*** Material to process Section Begins ***

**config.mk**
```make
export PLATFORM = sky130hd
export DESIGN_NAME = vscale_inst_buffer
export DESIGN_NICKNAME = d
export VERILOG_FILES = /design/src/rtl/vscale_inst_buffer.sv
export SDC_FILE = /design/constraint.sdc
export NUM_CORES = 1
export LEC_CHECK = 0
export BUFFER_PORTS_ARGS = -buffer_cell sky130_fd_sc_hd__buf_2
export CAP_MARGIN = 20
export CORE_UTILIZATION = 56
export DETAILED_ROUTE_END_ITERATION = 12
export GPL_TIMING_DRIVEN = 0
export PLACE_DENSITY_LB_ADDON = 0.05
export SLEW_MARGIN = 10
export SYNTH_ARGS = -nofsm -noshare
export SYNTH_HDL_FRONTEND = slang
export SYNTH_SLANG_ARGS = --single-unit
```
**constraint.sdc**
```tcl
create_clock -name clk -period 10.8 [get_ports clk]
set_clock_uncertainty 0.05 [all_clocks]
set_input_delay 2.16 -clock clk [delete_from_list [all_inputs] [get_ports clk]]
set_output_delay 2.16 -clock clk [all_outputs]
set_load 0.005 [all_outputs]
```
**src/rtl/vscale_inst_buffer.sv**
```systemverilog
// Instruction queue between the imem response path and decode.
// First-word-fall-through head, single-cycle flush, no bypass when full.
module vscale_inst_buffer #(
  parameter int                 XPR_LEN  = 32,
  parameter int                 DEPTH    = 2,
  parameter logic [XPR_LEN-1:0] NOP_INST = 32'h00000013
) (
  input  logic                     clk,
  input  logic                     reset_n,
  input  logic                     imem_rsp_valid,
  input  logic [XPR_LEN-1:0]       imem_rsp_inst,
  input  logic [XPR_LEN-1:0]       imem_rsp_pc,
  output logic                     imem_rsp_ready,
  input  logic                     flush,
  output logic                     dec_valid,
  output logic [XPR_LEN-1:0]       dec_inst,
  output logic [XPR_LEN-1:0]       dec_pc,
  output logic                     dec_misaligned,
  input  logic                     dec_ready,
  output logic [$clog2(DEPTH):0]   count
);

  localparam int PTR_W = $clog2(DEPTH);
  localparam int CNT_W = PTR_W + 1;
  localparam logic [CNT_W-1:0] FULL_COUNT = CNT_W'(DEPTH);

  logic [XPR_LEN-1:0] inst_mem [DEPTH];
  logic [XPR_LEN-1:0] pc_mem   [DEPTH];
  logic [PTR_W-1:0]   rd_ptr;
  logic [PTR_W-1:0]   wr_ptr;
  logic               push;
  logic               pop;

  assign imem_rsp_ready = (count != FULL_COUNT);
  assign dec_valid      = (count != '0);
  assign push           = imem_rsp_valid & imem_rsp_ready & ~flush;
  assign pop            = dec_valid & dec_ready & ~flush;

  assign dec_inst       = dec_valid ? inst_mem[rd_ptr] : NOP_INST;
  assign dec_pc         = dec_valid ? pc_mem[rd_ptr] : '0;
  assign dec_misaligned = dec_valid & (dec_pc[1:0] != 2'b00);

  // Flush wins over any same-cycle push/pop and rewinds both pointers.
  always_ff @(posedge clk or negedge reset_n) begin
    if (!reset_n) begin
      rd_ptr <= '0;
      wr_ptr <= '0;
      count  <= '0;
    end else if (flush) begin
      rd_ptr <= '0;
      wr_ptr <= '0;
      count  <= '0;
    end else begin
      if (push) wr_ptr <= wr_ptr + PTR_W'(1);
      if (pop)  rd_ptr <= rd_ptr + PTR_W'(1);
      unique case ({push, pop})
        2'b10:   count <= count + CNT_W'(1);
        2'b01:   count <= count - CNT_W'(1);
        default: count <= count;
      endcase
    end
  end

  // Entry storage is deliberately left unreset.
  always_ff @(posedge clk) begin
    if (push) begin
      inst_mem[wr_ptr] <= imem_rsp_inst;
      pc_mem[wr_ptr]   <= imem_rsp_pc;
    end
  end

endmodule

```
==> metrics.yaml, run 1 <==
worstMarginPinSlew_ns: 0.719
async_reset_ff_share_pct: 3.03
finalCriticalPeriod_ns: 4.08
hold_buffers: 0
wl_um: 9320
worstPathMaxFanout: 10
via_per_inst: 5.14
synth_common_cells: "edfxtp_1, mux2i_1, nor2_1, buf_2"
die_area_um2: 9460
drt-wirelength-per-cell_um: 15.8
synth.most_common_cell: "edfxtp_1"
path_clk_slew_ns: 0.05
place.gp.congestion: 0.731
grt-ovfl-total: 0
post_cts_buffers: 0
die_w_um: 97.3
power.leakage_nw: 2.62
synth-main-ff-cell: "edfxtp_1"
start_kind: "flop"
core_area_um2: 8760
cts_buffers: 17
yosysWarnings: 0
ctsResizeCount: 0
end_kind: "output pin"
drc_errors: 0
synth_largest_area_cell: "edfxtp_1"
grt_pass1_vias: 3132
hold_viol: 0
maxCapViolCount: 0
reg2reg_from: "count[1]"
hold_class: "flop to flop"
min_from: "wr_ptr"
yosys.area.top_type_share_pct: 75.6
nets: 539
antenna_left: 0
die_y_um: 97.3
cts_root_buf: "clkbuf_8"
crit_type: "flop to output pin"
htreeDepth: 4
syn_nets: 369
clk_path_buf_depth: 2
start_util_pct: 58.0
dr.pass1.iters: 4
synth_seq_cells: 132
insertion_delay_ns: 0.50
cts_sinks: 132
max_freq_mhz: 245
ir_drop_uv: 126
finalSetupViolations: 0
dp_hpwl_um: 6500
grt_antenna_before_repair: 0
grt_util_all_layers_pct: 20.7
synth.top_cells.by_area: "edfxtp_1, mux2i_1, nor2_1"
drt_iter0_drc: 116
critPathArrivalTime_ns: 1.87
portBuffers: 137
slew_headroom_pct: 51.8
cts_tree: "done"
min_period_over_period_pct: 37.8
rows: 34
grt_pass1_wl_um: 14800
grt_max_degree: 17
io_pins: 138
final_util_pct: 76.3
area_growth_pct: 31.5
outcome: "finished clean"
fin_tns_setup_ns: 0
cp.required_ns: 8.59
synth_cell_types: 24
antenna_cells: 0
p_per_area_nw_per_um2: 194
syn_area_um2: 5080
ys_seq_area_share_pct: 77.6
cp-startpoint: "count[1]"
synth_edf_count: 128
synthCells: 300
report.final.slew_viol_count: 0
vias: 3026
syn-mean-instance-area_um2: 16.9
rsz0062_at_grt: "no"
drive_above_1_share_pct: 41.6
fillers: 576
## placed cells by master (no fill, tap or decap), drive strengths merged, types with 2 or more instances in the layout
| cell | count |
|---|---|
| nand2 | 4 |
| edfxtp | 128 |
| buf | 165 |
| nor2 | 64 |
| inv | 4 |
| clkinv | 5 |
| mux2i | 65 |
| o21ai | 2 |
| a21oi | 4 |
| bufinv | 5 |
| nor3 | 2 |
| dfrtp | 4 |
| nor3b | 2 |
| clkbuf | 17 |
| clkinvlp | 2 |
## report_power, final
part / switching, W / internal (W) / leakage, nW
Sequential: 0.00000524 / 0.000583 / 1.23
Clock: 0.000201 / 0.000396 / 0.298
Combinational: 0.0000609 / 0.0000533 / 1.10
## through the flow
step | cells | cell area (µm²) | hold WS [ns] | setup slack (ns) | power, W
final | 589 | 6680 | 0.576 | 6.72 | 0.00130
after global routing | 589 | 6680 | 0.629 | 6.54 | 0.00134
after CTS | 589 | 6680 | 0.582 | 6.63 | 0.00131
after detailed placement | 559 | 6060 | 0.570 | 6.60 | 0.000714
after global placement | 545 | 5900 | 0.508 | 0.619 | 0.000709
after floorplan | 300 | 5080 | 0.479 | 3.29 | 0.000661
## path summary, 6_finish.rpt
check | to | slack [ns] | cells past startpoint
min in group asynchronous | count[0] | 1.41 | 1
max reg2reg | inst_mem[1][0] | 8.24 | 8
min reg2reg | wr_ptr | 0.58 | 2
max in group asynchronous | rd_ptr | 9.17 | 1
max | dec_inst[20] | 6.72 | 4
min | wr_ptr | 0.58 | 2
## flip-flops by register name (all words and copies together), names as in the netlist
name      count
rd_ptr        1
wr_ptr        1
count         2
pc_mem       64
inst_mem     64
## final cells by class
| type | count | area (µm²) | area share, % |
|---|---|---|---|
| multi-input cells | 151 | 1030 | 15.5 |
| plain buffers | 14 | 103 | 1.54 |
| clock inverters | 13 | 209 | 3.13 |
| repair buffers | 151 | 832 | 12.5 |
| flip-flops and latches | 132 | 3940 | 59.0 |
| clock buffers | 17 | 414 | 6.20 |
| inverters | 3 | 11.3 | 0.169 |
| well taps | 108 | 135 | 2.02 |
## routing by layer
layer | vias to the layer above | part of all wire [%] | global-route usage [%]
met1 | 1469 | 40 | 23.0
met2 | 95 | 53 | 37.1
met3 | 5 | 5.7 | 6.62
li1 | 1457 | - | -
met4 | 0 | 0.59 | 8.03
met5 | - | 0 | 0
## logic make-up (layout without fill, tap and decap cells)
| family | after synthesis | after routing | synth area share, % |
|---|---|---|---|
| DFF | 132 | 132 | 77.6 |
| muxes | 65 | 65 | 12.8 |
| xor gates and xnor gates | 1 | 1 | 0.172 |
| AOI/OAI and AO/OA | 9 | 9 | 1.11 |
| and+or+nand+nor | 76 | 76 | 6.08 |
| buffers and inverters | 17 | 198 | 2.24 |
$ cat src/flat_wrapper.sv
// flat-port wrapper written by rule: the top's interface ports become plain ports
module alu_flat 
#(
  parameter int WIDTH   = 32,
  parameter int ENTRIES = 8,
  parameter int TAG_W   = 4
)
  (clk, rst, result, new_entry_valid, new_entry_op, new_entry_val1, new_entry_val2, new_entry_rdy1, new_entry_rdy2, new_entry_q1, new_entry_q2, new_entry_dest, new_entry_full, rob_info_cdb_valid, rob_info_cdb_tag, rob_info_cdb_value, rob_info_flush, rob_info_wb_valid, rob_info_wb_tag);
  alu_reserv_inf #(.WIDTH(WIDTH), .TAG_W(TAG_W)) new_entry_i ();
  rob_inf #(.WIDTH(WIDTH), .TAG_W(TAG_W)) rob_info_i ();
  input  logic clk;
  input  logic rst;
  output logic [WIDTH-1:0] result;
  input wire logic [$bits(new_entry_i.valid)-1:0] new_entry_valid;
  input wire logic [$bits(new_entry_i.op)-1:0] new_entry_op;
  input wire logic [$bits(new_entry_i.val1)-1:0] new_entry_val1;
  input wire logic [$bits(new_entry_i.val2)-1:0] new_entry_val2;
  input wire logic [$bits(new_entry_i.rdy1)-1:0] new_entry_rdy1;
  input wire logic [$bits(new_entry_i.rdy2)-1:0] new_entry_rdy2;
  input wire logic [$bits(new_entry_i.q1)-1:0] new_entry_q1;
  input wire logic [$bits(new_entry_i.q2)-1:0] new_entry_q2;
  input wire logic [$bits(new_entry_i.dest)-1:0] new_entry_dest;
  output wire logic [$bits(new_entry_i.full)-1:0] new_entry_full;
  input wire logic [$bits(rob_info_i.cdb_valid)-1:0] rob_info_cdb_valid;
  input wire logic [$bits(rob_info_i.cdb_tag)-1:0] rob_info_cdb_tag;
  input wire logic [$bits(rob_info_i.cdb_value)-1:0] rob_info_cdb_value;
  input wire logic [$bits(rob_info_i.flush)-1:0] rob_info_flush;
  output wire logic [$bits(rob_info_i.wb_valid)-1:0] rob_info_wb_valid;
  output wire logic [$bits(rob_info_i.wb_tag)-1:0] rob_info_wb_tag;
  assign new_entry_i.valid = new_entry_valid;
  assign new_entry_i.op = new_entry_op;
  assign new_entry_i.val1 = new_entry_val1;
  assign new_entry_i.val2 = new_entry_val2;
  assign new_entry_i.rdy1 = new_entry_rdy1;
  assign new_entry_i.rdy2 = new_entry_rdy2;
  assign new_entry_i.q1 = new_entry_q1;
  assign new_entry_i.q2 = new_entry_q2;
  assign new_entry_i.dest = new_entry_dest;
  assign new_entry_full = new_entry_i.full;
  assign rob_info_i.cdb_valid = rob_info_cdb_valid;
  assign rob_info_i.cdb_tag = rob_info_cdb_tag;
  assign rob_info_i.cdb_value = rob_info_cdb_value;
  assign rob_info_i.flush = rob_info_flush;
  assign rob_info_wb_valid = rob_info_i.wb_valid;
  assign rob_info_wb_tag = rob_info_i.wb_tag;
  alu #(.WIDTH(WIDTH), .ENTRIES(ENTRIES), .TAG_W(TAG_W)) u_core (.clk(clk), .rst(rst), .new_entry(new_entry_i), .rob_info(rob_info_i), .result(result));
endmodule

*** Material to process Section Ends ***
*** Material to process Section Begins ***

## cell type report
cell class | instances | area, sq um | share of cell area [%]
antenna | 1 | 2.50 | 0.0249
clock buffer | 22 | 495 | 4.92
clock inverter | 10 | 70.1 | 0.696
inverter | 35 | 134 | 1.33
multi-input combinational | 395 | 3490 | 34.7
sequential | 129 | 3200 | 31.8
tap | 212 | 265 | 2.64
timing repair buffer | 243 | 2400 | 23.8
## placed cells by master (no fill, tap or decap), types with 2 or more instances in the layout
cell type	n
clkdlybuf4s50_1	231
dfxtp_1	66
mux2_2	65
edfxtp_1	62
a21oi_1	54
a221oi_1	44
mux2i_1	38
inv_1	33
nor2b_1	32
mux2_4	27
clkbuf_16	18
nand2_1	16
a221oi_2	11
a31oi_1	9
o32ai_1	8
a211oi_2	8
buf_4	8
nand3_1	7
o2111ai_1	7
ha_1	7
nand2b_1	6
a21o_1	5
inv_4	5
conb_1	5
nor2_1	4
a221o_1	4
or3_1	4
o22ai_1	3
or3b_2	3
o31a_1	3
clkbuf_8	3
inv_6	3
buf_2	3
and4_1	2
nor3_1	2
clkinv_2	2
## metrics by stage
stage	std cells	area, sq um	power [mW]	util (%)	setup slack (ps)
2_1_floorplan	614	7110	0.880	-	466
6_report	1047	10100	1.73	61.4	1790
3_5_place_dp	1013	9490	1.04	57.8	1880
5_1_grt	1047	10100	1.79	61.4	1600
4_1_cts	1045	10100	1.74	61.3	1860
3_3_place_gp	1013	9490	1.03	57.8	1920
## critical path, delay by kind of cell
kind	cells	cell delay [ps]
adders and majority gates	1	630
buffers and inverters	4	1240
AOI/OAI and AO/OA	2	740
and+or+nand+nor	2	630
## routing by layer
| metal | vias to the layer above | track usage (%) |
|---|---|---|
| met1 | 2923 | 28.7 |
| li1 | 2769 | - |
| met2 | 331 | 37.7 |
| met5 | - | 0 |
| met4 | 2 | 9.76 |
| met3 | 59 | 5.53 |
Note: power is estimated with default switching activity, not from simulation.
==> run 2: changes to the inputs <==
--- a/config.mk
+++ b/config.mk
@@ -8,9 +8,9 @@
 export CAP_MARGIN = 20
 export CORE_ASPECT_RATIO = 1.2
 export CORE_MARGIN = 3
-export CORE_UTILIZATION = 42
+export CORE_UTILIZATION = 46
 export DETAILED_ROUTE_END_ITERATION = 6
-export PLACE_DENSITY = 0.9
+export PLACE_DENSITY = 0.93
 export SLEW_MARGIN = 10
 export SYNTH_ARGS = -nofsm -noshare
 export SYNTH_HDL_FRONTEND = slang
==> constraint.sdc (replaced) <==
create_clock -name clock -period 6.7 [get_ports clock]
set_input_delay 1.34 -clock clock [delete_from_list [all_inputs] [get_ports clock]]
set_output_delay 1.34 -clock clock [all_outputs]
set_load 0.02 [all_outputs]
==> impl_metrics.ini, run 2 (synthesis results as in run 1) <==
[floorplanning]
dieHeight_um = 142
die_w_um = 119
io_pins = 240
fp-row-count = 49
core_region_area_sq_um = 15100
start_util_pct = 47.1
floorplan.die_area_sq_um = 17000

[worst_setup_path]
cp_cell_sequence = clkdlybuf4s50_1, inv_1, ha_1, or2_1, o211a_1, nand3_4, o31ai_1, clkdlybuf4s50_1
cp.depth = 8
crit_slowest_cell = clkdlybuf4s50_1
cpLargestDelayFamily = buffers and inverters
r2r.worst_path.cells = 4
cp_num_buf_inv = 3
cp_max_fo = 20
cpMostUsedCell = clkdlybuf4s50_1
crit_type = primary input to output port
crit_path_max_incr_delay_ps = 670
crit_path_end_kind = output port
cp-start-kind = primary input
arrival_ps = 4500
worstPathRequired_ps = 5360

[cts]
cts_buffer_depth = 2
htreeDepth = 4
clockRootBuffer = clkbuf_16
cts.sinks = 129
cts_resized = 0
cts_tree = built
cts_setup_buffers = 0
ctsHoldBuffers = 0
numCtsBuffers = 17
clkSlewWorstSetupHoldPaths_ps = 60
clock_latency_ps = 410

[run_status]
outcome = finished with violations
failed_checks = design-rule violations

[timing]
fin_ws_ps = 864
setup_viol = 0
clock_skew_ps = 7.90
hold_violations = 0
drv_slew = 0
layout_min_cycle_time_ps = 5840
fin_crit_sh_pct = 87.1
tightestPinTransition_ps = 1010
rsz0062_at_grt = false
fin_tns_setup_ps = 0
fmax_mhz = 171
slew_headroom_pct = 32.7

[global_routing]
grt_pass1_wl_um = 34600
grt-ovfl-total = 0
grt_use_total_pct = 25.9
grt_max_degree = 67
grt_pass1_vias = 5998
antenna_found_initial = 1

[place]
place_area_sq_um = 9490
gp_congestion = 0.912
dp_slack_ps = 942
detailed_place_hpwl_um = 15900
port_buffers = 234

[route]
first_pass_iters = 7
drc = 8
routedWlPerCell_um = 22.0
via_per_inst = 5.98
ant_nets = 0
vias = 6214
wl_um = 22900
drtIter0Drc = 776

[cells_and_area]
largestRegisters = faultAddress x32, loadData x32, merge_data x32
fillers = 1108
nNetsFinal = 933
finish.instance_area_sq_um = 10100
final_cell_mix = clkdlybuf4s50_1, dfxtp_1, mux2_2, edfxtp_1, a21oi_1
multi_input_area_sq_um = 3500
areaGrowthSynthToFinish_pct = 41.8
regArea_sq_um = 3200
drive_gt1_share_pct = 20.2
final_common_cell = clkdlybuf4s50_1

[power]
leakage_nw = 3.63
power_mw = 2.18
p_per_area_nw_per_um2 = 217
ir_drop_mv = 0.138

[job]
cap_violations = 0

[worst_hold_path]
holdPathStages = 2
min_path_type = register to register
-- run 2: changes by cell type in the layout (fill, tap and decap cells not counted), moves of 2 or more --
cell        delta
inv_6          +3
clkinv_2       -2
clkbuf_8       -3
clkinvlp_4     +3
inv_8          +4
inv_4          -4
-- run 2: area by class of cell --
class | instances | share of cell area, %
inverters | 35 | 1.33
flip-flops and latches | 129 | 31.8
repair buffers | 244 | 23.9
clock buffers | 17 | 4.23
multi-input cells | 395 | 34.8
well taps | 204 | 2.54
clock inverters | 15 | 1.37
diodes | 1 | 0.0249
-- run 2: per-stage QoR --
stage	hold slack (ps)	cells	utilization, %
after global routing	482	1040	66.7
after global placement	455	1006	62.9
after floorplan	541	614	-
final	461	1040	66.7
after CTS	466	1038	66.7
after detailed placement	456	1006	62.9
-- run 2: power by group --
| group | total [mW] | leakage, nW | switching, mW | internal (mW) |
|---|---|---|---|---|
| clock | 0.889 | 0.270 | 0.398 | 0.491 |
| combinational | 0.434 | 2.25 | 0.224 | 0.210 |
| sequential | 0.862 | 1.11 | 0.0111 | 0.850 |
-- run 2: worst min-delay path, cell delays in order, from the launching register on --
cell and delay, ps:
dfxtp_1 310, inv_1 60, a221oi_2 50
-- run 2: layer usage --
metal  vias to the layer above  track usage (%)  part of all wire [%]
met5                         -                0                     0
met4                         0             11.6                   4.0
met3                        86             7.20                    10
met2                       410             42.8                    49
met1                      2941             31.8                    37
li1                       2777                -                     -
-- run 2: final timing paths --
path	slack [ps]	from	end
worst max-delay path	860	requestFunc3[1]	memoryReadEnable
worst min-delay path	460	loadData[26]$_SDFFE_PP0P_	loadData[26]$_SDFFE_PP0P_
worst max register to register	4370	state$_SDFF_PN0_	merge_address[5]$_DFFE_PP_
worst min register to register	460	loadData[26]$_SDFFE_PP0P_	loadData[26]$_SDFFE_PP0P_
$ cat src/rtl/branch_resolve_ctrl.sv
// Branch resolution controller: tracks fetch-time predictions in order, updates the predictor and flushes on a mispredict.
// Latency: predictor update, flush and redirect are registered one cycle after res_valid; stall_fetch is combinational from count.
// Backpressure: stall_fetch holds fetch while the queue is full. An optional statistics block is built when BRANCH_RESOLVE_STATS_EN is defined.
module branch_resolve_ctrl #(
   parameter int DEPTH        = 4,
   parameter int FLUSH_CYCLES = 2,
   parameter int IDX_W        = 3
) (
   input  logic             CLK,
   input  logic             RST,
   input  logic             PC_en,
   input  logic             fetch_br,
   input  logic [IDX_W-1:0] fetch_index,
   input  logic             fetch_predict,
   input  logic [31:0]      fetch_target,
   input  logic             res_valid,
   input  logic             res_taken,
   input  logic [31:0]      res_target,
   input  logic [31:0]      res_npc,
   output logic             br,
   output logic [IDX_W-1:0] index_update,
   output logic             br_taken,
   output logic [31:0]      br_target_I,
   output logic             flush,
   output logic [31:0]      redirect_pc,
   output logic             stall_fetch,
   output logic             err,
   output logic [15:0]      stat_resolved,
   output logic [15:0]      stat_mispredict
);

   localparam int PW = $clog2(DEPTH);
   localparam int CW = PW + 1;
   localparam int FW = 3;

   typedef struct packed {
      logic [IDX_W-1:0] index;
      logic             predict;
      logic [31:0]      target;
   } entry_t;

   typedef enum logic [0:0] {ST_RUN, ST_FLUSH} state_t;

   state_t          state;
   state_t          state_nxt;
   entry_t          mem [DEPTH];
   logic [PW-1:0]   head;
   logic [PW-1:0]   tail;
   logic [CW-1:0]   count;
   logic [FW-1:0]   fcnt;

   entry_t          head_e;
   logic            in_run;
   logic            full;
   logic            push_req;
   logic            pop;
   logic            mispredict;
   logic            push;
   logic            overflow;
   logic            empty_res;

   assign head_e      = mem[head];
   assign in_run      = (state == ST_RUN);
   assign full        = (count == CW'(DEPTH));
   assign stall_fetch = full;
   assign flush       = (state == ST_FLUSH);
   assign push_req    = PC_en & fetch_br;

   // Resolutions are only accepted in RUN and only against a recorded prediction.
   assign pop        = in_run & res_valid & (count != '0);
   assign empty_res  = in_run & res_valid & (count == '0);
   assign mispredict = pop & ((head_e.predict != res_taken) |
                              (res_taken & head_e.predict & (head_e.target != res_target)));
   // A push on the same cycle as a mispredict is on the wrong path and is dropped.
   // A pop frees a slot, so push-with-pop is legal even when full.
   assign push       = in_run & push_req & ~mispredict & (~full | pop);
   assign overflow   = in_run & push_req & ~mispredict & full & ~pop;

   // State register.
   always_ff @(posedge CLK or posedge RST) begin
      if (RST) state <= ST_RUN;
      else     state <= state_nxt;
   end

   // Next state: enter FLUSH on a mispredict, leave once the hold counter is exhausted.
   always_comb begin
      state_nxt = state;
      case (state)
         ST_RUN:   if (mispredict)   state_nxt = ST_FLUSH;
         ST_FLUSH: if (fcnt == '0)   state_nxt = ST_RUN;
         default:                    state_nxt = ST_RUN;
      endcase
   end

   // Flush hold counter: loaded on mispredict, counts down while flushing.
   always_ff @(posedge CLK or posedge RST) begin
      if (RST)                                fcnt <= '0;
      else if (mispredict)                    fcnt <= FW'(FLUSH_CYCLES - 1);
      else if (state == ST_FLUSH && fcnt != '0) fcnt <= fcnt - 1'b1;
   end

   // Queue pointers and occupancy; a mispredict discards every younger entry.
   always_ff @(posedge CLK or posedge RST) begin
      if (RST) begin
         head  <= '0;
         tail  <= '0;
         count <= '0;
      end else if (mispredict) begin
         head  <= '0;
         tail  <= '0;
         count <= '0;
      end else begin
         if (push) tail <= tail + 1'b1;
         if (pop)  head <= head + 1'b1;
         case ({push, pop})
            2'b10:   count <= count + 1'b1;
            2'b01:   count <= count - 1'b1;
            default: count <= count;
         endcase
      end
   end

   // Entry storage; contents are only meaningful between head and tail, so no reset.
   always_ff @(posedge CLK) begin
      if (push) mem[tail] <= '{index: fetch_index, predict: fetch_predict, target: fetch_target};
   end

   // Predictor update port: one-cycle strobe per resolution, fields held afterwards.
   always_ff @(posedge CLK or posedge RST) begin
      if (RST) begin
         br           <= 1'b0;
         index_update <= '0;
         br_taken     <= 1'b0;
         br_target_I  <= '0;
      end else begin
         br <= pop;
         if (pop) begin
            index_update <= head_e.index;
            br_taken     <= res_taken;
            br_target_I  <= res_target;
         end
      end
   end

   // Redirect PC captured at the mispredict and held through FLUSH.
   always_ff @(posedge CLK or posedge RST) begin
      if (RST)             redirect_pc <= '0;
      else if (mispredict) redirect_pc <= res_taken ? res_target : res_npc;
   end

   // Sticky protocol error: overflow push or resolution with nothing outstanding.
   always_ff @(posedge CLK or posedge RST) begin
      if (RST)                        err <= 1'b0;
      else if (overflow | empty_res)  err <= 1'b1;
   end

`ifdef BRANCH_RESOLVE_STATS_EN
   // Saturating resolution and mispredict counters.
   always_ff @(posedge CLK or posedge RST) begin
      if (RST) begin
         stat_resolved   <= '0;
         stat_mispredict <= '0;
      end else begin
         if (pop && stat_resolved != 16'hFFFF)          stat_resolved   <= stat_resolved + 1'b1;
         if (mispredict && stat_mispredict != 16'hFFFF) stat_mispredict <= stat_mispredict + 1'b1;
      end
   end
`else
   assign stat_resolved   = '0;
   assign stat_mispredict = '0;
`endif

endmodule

*** Material to process Section Ends ***

Work task ▸
Where the string "metal" appears in a line of the entries, count that line, and state the total alone.

Expected output ▸
2